**TRY IT**
The line that contains "independent compare units" marks the end: retype the data below exactly from its first line through that line.

:: DATA PROVIDED

$ cat src/verilog/tmc_defines.vh
// Constants for the 8/16-bit timer/counter core: register map, fields, codes.
// Assumes a classic Wishbone slave with 32-bit data, byte addressed, one word per register.
// Overview of operation
// - Counter low byte, compare A, B are 8-bit
// - 16-bit mode adds counter high byte
// - 16-bit compare: A low, B high
// - 8-bit mode: two independent compare units
// - Four interrupt sources: overflow, A, B, capture
// - Flags shared register, each individually maskable
// - Counter zero is bottom
// - All ones is maximum
// - Top is maximum or compare A (B:A in 16-bit mode)
// - Three-bit clock select; zero stops counter
// - Select one counts every system clock
// - Four prescaler taps selectable
// - External count pin as clock source
// - Clear counter on compare match mode
// - Taps divide by 8, 64, 256, 1024
// - Select 6 falling edge, 7 rising edge
// - CPU counter write beats clear or count
// - Overflow flag set on reaching maximum
`ifndef TMC_DEFINES_VH
`define TMC_DEFINES_VH

`define TMC_ADR_CNT_LO   8'h00
`define TMC_ADR_CNT_HI   8'h04
`define TMC_ADR_CMP_A    8'h08
`define TMC_ADR_CMP_B    8'h0C
`define TMC_ADR_CTRL_A   8'h10
`define TMC_ADR_CTRL_B   8'h14
`define TMC_ADR_FLAG     8'h18
`define TMC_ADR_MASK     8'h1C

// Control A fields
`define TMC_CA_WIDE      0
`define TMC_CA_CTC       1
// Flag and mask bit positions
`define TMC_F_OVF        0
`define TMC_F_CMPA       1
`define TMC_F_CMPB       2
`define TMC_F_CAPT       3

`define TMC_CS_STOP      3'h0
`define TMC_CS_SYS       3'h1
`define TMC_CS_DIV8      3'h2
`define TMC_CS_DIV64     3'h3
`define TMC_CS_DIV256    3'h4
`define TMC_CS_DIV1024   3'h5
`define TMC_CS_EXT_FALL  3'h6
`define TMC_CS_EXT_RISE  3'h7

`define TMC_BOTTOM       16'h0000
`define TMC_MAX8         8'hFF
`define TMC_MAX16        16'hFFFF
`define TMC_PRE_W        10

`endif

$ cat src/verilog/tmc_prescaler.v
// Free-running prescaler producing one-cycle ticks at the four divide taps.
// Assumes a single system clock, synchronous reset and a global clock enable.
`include "tmc_defines.vh"
module tmc_prescaler
#(
    parameter W = `TMC_PRE_W
)
(
    input  wire       clk_i,
    input  wire       rst_i,
    input  wire       ce_i,
    output reg        tick8_o,
    output reg        tick64_o,
    output reg        tick256_o,
    output reg        tick1024_o
);
    reg  [W-1:0] cnt_r;

    always @(posedge clk_i)
    begin
        if (rst_i)
        begin
            cnt_r      <= {W{1'b0}};
            tick8_o    <= 1'b0;
            tick64_o   <= 1'b0;
            tick256_o  <= 1'b0;
            tick1024_o <= 1'b0;
        end
        else if (ce_i)
        begin
            cnt_r      <= cnt_r + {{(W-1){1'b0}}, 1'b1};
            tick8_o    <= &cnt_r[2:0];
            tick64_o   <= &cnt_r[5:0];
            tick256_o  <= &cnt_r[7:0];
            tick1024_o <= &cnt_r[9:0];
        end
    end
endmodule

$ cat src/verilog/tmc_timer.v
// Timer/counter core top: Wishbone register file, clock select, counter, compares.
// Assumes ext_count_pin_i and capture_evt_i are synchronous to clk_i.
`include "tmc_defines.vh"
module tmc_timer
(
    input  wire        clk_i,
    input  wire        rst_i,
    input  wire        ce_i,
    input  wire        wb_cyc_i,
    input  wire        wb_stb_i,
    input  wire        wb_we_i,
    input  wire [7:0]  wb_adr_i,
    input  wire [3:0]  wb_sel_i,
    input  wire [31:0] wb_dat_i,
    output reg  [31:0] wb_dat_o,
    output reg         wb_ack_o,
    input  wire        ext_count_pin_i,
    input  wire        capture_evt_i,
    output reg  [3:0]  irq_o
);
    reg  [7:0]  counter_low_byte_r;
    reg  [7:0]  counter_high_byte_r;
    reg  [7:0]  compare_reg_a_r;
    reg  [7:0]  compare_reg_b_r;
    reg  [1:0]  ctrl_a_r;
    reg  [2:0]  clock_select_field_r;
    reg  [3:0]  timer_flag_register_r;
    reg  [3:0]  timer_mask_register_r;
    reg         pin_s1_r;
    reg         pin_s2_r;
    reg         pin_prev_r;
    reg         selected_timer_clock;
    reg  [15:0] cnt_nxt;
    reg  [3:0]  set_v;
    wire        t8;
    wire        t64;
    wire        t256;
    wire        t1024;
    wire        wide;
    wire        ctc;
    wire [15:0] cnt;
    wire [15:0] cmp16;
    wire [15:0] top;
    wire        at_top;
    wire        hit_a;
    wire        hit_b;
    wire        req;
    wire        wr;
    wire        wr_lo;
    wire        wr_hi;

    function wr_sel;
        input [7:0] adr;
        input [7:0] target;
        begin
            wr_sel = (adr == target);
        end
    endfunction

    tmc_prescaler #(.W(`TMC_PRE_W)) u_pre
    (
        .clk_i      (clk_i),
        .rst_i      (rst_i),
        .ce_i       (ce_i),
        .tick8_o    (t8),
        .tick64_o   (t64),
        .tick256_o  (t256),
        .tick1024_o (t1024)
    );

    assign wide   = ctrl_a_r[`TMC_CA_WIDE];
    assign ctc    = ctrl_a_r[`TMC_CA_CTC];
    assign cnt    = wide ? {counter_high_byte_r, counter_low_byte_r}
                         : {8'h00, counter_low_byte_r};
    assign cmp16  = wide ? {compare_reg_b_r, compare_reg_a_r}
                         : {8'h00, compare_reg_a_r};
    assign top    = ctc ? cmp16 : (wide ? `TMC_MAX16 : {8'h00, `TMC_MAX8});
    assign at_top = (cnt == top);
    assign hit_a  = (cnt == cmp16);
    assign hit_b  = !wide && (counter_low_byte_r == compare_reg_b_r);
    assign req    = wb_cyc_i && wb_stb_i && !wb_ack_o;
    assign wr     = req && wb_we_i && wb_sel_i[0];
    assign wr_lo  = wr && wr_sel(wb_adr_i, `TMC_ADR_CNT_LO);
    assign wr_hi  = wr && wr_sel(wb_adr_i, `TMC_ADR_CNT_HI);

    // Clock select: choose one-cycle count strobe
    always @*
    begin
        case (clock_select_field_r)
            `TMC_CS_STOP:     selected_timer_clock = 1'b0;
            `TMC_CS_SYS:      selected_timer_clock = 1'b1;
            `TMC_CS_DIV8:     selected_timer_clock = t8;
            `TMC_CS_DIV64:    selected_timer_clock = t64;
            `TMC_CS_DIV256:   selected_timer_clock = t256;
            `TMC_CS_DIV1024:  selected_timer_clock = t1024;
            `TMC_CS_EXT_FALL: selected_timer_clock = pin_prev_r && !pin_s2_r;
            `TMC_CS_EXT_RISE: selected_timer_clock = !pin_prev_r && pin_s2_r;
            default:          selected_timer_clock = 1'b0;
        endcase
    end

    // Counter next value and flag events
    always @*
    begin
        cnt_nxt = cnt;
        set_v   = 4'h0;
        if (selected_timer_clock)
        begin
            if (ctc && at_top)
                cnt_nxt = `TMC_BOTTOM;
            else
                cnt_nxt = cnt + 16'h0001;
            if (!wide)
                cnt_nxt = {8'h00, cnt_nxt[7:0]};
            set_v[`TMC_F_OVF]  = (cnt_nxt == (wide ? `TMC_MAX16
                                             : {8'h00, `TMC_MAX8}));
            set_v[`TMC_F_CMPA] = hit_a;
            set_v[`TMC_F_CMPB] = hit_b;
        end
        set_v[`TMC_F_CAPT] = capture_evt_i;
    end

    always @(posedge clk_i)
    begin
        if (rst_i)
        begin
            counter_low_byte_r    <= 8'h00;
            counter_high_byte_r   <= 8'h00;
            compare_reg_a_r       <= 8'h00;
            compare_reg_b_r       <= 8'h00;
            ctrl_a_r              <= 2'h0;
            clock_select_field_r  <= `TMC_CS_STOP;
            timer_flag_register_r <= 4'h0;
            timer_mask_register_r <= 4'h0;
            pin_s1_r              <= 1'b0;
            pin_s2_r              <= 1'b0;
            pin_prev_r            <= 1'b0;
            wb_ack_o              <= 1'b0;
            wb_dat_o              <= 32'h0000_0000;
            irq_o                 <= 4'h0;
        end
        else if (ce_i)
        begin
            pin_s1_r   <= ext_count_pin_i;
            pin_s2_r   <= pin_s1_r;
            pin_prev_r <= pin_s2_r;
            wb_ack_o   <= req;
            // Counter: CPU write overrides count and clear
            counter_low_byte_r  <= wr_lo ? wb_dat_i[7:0] : cnt_nxt[7:0];
            counter_high_byte_r <= wr_hi ? wb_dat_i[7:0] : cnt_nxt[15:8];
            if (wr && wr_sel(wb_adr_i, `TMC_ADR_CMP_A))
                compare_reg_a_r <= wb_dat_i[7:0];
            if (wr && wr_sel(wb_adr_i, `TMC_ADR_CMP_B))
                compare_reg_b_r <= wb_dat_i[7:0];
            if (wr && wr_sel(wb_adr_i, `TMC_ADR_CTRL_A))
                ctrl_a_r <= wb_dat_i[1:0];
            if (wr && wr_sel(wb_adr_i, `TMC_ADR_CTRL_B))
                clock_select_field_r <= wb_dat_i[2:0];
            if (wr && wr_sel(wb_adr_i, `TMC_ADR_MASK))
                timer_mask_register_r <= wb_dat_i[3:0];
            // Write one to clear; a simultaneous event keeps its flag
            if (wr && wr_sel(wb_adr_i, `TMC_ADR_FLAG))
                timer_flag_register_r <= (timer_flag_register_r & ~wb_dat_i[3:0]) | set_v;
            else
                timer_flag_register_r <= timer_flag_register_r | set_v;
            irq_o <= timer_flag_register_r & timer_mask_register_r;
            if (req && !wb_we_i)
            begin
                case (wb_adr_i)
                    `TMC_ADR_CNT_LO: wb_dat_o <= {24'h000000, counter_low_byte_r};
                    `TMC_ADR_CNT_HI: wb_dat_o <= {24'h000000, counter_high_byte_r};
                    `TMC_ADR_CMP_A:  wb_dat_o <= {24'h000000, compare_reg_a_r};
                    `TMC_ADR_CMP_B:  wb_dat_o <= {24'h000000, compare_reg_b_r};
                    `TMC_ADR_CTRL_A: wb_dat_o <= {30'h0, ctrl_a_r};
                    `TMC_ADR_CTRL_B: wb_dat_o <= {29'h0, clock_select_field_r};
                    `TMC_ADR_FLAG:   wb_dat_o <= {28'h0000000, timer_flag_register_r};
                    `TMC_ADR_MASK:   wb_dat_o <= {28'h0000000, timer_mask_register_r};
                    default:         wb_dat_o <= 32'h0000_0000;
                endcase
            end
            else
                wb_dat_o <= 32'h0000_0000;
        end
    end
endmodule

$ cat config.mk
export PLATFORM = sky130hd
export DESIGN_NAME = tmc_timer
export DESIGN_NICKNAME = d
export VERILOG_FILES = /design/src/verilog/tmc_prescaler.v /design/src/verilog/tmc_timer.v
export VERILOG_INCLUDE_DIRS = /design/src /design/src/verilog
export SDC_FILE = /design/constraint.sdc
export NUM_CORES = 1
export LEC_CHECK = 0
export BUFFER_PORTS_ARGS = -buffer_cell sky130_fd_sc_hd__buf_2
export CAP_MARGIN = 20
export CORE_MARGIN = 2
export CORE_UTILIZATION = 50
export DETAILED_ROUTE_END_ITERATION = 10
export MAX_ROUTING_LAYER = met4
export PLACE_DENSITY = 0.76
export SLEW_MARGIN = 10
export SYNTH_ARGS = -nofsm -noshare
export SYNTH_HDL_FRONTEND = slang
export SYNTH_SLANG_ARGS = --single-unit
$ cat constraint.sdc
create_clock -name clk_i -period 2.06 [get_ports clk_i]
set_clock_uncertainty 0.05 [all_clocks]
set_input_delay 0.309 -clock clk_i [delete_from_list [all_inputs] [get_ports clk_i]]
set_output_delay 0.309 -clock clk_i [all_outputs]
set_load 0.02 [all_outputs]
### After elaboration in Yosys (flattened, before gate mapping)

Index checks and enable logic that the tools add are counted.
Widths: inputs -> output; s select.

* bits in registers: 99
* input port bits: 52
* logic and storage cells: 92
* output and inout port bits: 37

* bitwise gates (word level): 5
* reductions and logical operators: 33
* add/subtract/negate cells: 2
* muxes and demuxes: 15
* equal/unequal tests: 18

Operator list (number)
* $mux 16: 8
* $pmux 8 s8: 1
* $eq 16x16->1: 3
* $eq 8x5->1 const B: 4
* $mux 32: 1
* $logic_and 1x1->1: 17
* $add 16x1->16 const B: 1
* $eq 8x4->1 const B: 2
* $mux 8: 2
* $eq 3x3->1 const B: 4
* $add 10x1->10 const B: 1
* $reduce_and 10->1: 1
* $reduce_and 2->1: 5
* $and 4x4->4: 2
* $eq 8x3->1 const B: 1
* $eq 8x8->1: 1
* $logic_not 8->1: 1
* $or 4x4->4: 2
* $pmux 1 s8: 1
* $reduce_and 8->1: 1
* $eq 3x2->1 const B: 2
* $reduce_and 6->1: 1
* $logic_not 1->1: 5
* $mux 4: 1
* 5 further kinds: 5

### Logic depth before layout (Yosys ltp)

Gate-level depths: netlist (run 1).

* depth after elaboration: 11
* gate-level depth with buffers: 9
* depth with buffers taken out: 7

### Modules after synthesis

From an unflattened synthesis (run 1), not the netlist that was laid out.

* cell total of the unflattened synthesis: 561
* area total of the unflattened synthesis: 4714.5 sq um

Modules (own cells, without submodules)
* tmc_timer: sequential area each 1221.2 sq um, area each 4097.7 sq um, instances 1, cells each 497
* tmc_prescaler: sequential area each 280.3 sq um, area each 616.8 sq um, instances 1, cells each 64

### Least setup slack after synthesis (run 1)

No wires, ideal clock.

* path type: input to register
* start: in wb_adr_i[1]
* end: reg counter_high_byte_r[6]
* arrival: 2.075 ns
* library setup time: 0.077 ns
* data required time: 1.933 ns
* buffers on the path: 1
* cell stages on the path: 7
* path slack: -0.141 ns
* cell sequence: or4_4 nor4_4 and2_1 buf_6 nand2_1 a311o_1 a41oi_2

* word-level cells in the longest chain between the ends: 3

Ends and longest elaborated chain
* from (decl): line tmc_timer.v:12 `input wire [7:0] wb_adr_i,`
* $eq 8x3->1: line tmc_timer.v:56 `wr_sel = (adr == target);`
* $logic_and 1x1->1: line tmc_timer.v:84 `` assign wr_hi = wr && wr_sel(wb_adr_i, `TMC_ADR_CNT_HI); ``
* $mux 8: line tmc_timer.v:150 `counter_high_byte_r <= wr_hi ? wb_dat_i[7:0] : cnt_nxt[15:8];`
* to (signal assigned): line tmc_timer.v:150
* to (decl): line tmc_timer.v:22 `reg [7:0] counter_high_byte_r;`

No other way between the ends.
A chain may end at the register's enable or synchronous reset.

### Worst setup path in the final report (run 1)

* start: reg counter_high_byte_r[1]
* end: reg timer_flag_register_r[0]

* word-level cells in the longest chain between the ends: 10
* elaborated cells on any way between the ends: 12
* classes of those cells: 1 x add/sub; 2 x eq/ne; 6 x mux; 2 x bitwise; 1 x reduce/logical

Ends and longest elaborated chain
* $mux 16 (*): line tmc_timer.v:73 `assign cnt = wide ? {counter_high_byte_r, counter_low_byte_r}`
* parallel branches: the longest is 2 deep, another holds $add 16x1->16
* $mux 16 (*): line tmc_timer.v:109 `if (ctc && at_top)`
* $mux 16 (*): line tmc_timer.v:113 `if (!wide)`
* $mux 16 (*): line tmc_timer.v:107 `if (selected_timer_clock)`
* $eq 16x16->1 (*): line tmc_timer.v:115 `` set_v[`TMC_F_OVF] = (cnt_nxt == (wide ? `TMC_MAX16 ``
* $mux 3 (*): line tmc_timer.v:107
* $or 4x4->4 (on tied branches): line tmc_timer.v:165, tmc_timer.v:163
* $mux 4 (*): line tmc_timer.v:162 `` if (wr && wr_sel(wb_adr_i, `TMC_ADR_FLAG)) ``
* to (signal assigned): line tmc_timer.v:163 `timer_flag_register_r <= (timer_flag_register_r & ~wb_dat_i[3:0]) | set_v;`
* to (signal assigned): line tmc_timer.v:165 `timer_flag_register_r <= timer_flag_register_r | set_v;`
* to (decl): line tmc_timer.v:27 `reg [3:0] timer_flag_register_r;`

Every way passes the cells marked *. The select of a mux whose other input is x is not followed.

==> results of run 1 <==
state kept, by name (all words and copies together), names as in the netlist:
signal and cells:
u_pre.cnt_r 10, compare_reg_b_r 8, wb_ack_o 1, clock_select_field_r 3
irq_o 4, pin_prev_r 1, counter_low_byte_r 8, counter_high_byte_r 8
timer_mask_register_r 4, u_pre.tick64_o 1, timer_flag_register_r 4, u_pre.tick1024_o 1
ctrl_a_r 2, compare_reg_a_r 8, wb_dat_o 8, pin_s2_r 1
pin_s1_r 1, u_pre.tick8_o 1, u_pre.tick256_o 1
routing by layer:
layer	wire [um]	up-vias	track usage [%]
met5	0	-	-
met4	436	0	8.851
met3	1146	46	7.659
met2	6697	211	45.31
met1	5951	2229	36.70
li1	-	2192	-
synth_stat cells (all sizes together) (4+ instances only):
master / number
a41oi: 4
o21ai: 14
nand3: 19
and3: 11
a22oi: 22
xnor2: 20
nand2: 82
nand2b: 4
a21oi: 39
nor4: 11
buf: 34
and2: 8
clkbuf: 31
a222oi: 5
xor2: 14
dfxtp: 75
a32oi: 8
a31oi: 6
nor3: 12
nand4: 13
nor2: 59
inv: 10
mux2i: 17
cell families after synthesis:
family | synth area share [%]
adder cells (fa/ha/maj) | 0.8454
AND/OR/NAND/NOR | 25.98
XOR/XNOR | 6.706
flip-flops | 33.81
multiplexers | 5.353
buffers and inverters | 8.932
AO/OA/AOI/OAI | 18.29
other | 0.08445
worst min-delay path, cell delays in order:
cell and delay [ps]:
buf_2 80, mux2i_1 60, nor2_1 80
layout make-up:
type / count / area share, %
Clock buffer: 10 / 2.404
Clock inverter: 6 / 1.115
Tap cell: 108 / 2.361
Timing Repair Buffer: 139 / 17.03
Sequential cell: 75 / 26.64
Multi-Input combinational cell: 438 / 49.79
Inverter: 10 / 0.6557
stage by stage:
step / power, W / hold slack, ps / cell area, um2 / worst slack [ps]
global placement: 0.001710 / 397.5 / 5201 / -163.3
global route: 0.002945 / 183.8 / 5724 / -34.88
floorplan: 0.001667 / 399.5 / 4587 / -140.9
CTS: 0.002875 / 156.0 / 5453 / 2.722
finish: 0.002871 / 158.1 / 5724 / 75.64
detailed placement: 0.001717 / 406.4 / 5201 / -241.1
power breakdown:
group	internal (W)	switching, W
combinational	0.0000621	0.000162
sequential	0.00145	0.00000898
clock	0.000593	0.000591
total	0.00211	0.000762
timing repair:
item                       CTS  global route
gates cloned                 0             2
setup endpoints to repair   13            17
setup buffers                1            12
pin swaps                    2            17
gates resized for setup     10            43
cell usage in the layout (no fill, tap or decap), types with 4 or more instances in the layout:
master / synthesis / routed
a31oi_1: 6 / 6
o21ai_0: 9 / 6
nand3_1: 19 / 16
conb_1: 1 / 24
a41oi_2: 1 / 4
nor3_2: 0 / 4
nor2_1: 59 / 58
nor3_4: 3 / 4
nand2_1: 82 / 80
buf_2: 5 / 37
a21oi_1: 39 / 36
xnor2_1: 20 / 20
xor2_1: 14 / 14
o21ai_1: 4 / 6
a32oi_1: 8 / 8
nor4_1: 10 / 5
a22oi_1: 22 / 22
inv_1: 10 / 10
buf_4: 25 / 98
a222oi_1: 5 / 5
mux2i_1: 17 / 17
dfxtp_1: 75 / 62
and2_1: 8 / 7
dfxtp_2: 0 / 10
nand4_1: 13 / 13
and3_1: 10 / 7
clkbuf_8: 0 / 10
nor3_1: 9 / 4
path summary, 6_finish.rpt:
| kind | startpoint | to | slack (ps) |
|---|---|---|---|
| worst min register to register | irq_o[3] | irq_o[3] | 420 |
| worst max-delay path | counter_high_byte_r[1] | timer_flag_register_r[0] | 80 |
| worst min-delay path | ext_count_pin_i | pin_s1_r | 160 |
| worst max register to register | counter_high_byte_r[1] | timer_flag_register_r[0] | 80 |
==> flow_metrics.py, run 1 <==
metrics = {
    "place": {
        "placedCellCount": 755,
        "io_buffers": 37,
        "gp_congestion": 0.9788,
        "post-dp-hpwl_um": 10270,
    },
    "finish": {
        "diodes": 0,
        "area_delta_synth_final_pct": 28.91,
        "finalCoreUtilization_pct": 65.96,
        "multi_input_area_mm2": 0.002850,
        "seqCellArea_mm2": 0.001525,
        "drive_above_1_share_pct": 31.86,
        "fillers": 737,
        "fin_nets": 728,
        "final_cell_count_no_fill": 786,
    },
    "setup_path": {
        "cp_max_fo": 6,
        "crit_arrival_ps": 2210,
        "critPathMostFrequentCell": "buf_4",
        "cp-start-kind": "flop",
        "cp.depth": 9,
        "cp.buffers_inverters": 2,
        "cp_slowest_cell": "dfxtp_4",
        "cp_slowest_stage_delay_ps": 400,
        "path_cells": "buf_4 > nand3_1 > nor2_2 > buf_4 > and4_4 > xnor2_1 > nor4_1 > a21boi_1 > o22ai_1",
        "worstPathRequired_ps": 2290,
        "rr_worst_depth": 9,
        "crit_path_end_kind": "flop",
        "crit_type": "flop to flop",
        "crit_family": "simple AND/OR/NAND/NOR gates",
    },
    "synth": {
        "synth_edf_count": 0,
        "synth_area_leaders": "dfxtp_1 (34%), nand2_1 (6.9%), nor2_1 (5.0%)",
        "yosys_most_used_dff": "dfxtp_1",
        "netlist_area_mm2": 0.004441,
        "avgSynthCellArea_um2": 7.887,
        "synth_cells": 563,
        "synthArstFlopShare_pct": 0,
        "synth_top_cell_area_share_pct": 33.81,
        "yosysWarningCount": 0,
        "ys_seq_elements": 75,
        "synth_area_leader_cell": "dfxtp_1",
        "yosysUniqueCellTypes": 60,
        "seq_area_frac_synth_pct": 33.81,
    },
    "drt": {
        "first_pass_iters": 6,
        "drc_errors": 0,
        "drt-initial-drc-count": 490,
        "ant_nets": 0,
        "via_per_inst": 5.952,
        "routed_wl_um": 14230,
        "post_drt_wl_per_cell_um": 18.11,
        "vias": 4678,
    },
    "grt": {
        "overflow": 0,
        "grt_pass1_vias": 4308,
        "grt_usage_pct": 28.90,
        "grt_pass1_wl_um": 21720,
        "grt_max_degree": 72,
        "antenna_found_initial": 0,
    },
    "clock_network": {
        "clock_path_buffers": 2,
        "cts_hold_buf": 0,
        "clk_pin_slew_ps": 80,
        "clock-sinks": 75,
        "clock_latency_ps": 360,
        "cts_root_buf": "clkbuf_8",
        "cts_tree": "built",
        "htreeDepth": 3,
        "numCtsBuffers": 9,
    },
    "min_path": {
        "whs_path_depth": 3,
        "hp-class": "input port to flop",
    },
    "status": {
        "status": "completed",
    },
    "sta": {
        "hold_violations": 0,
        "setup_violations": 0,
        "fmax_mhz": 503.9,
        "fin_crit_sh_pct": 96.33,
        "finalCriticalPeriod_ps": 1984,
        "tightestPinTransition_ps": 759.9,
        "max-slew-margin-rel_pct": 49.34,
        "drv_slew": 0,
        "setup-tns-final_ps": 0,
    },
    "floorplan": {
        "core_area_mm2": 0.008678,
        "initial_core_util_pct": 51.17,
        "num_rows": 34,
        "dieArea_mm2": 0.009651,
        "die_h_um": 98.24,
        "num_io_pins": 89,
        "dieWidth_um": 98.24,
    },
    "pwr": {
        "irDropWorstVdd_v": 0.0005546,
        "cellPowerDensity_mw_per_mm2": 501.5,
        "leakagePower_nw": 2.290,
    },
    "flow_run": {
        "max-cap-violations": 0,
    },
}
Note: power is estimated with default switching activity, not from simulation.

::::

**EXERCISE RESPONSE**
$ cat src/verilog/tmc_defines.vh
// Constants for the 8/16-bit timer/counter core: register map, fields, codes.
// Assumes a classic Wishbone slave with 32-bit data, byte addressed, one word per register.
// Overview of operation
// - Counter low byte, compare A, B are 8-bit
// - 16-bit mode adds counter high byte
// - 16-bit compare: A low, B high
// - 8-bit mode: two independent compare units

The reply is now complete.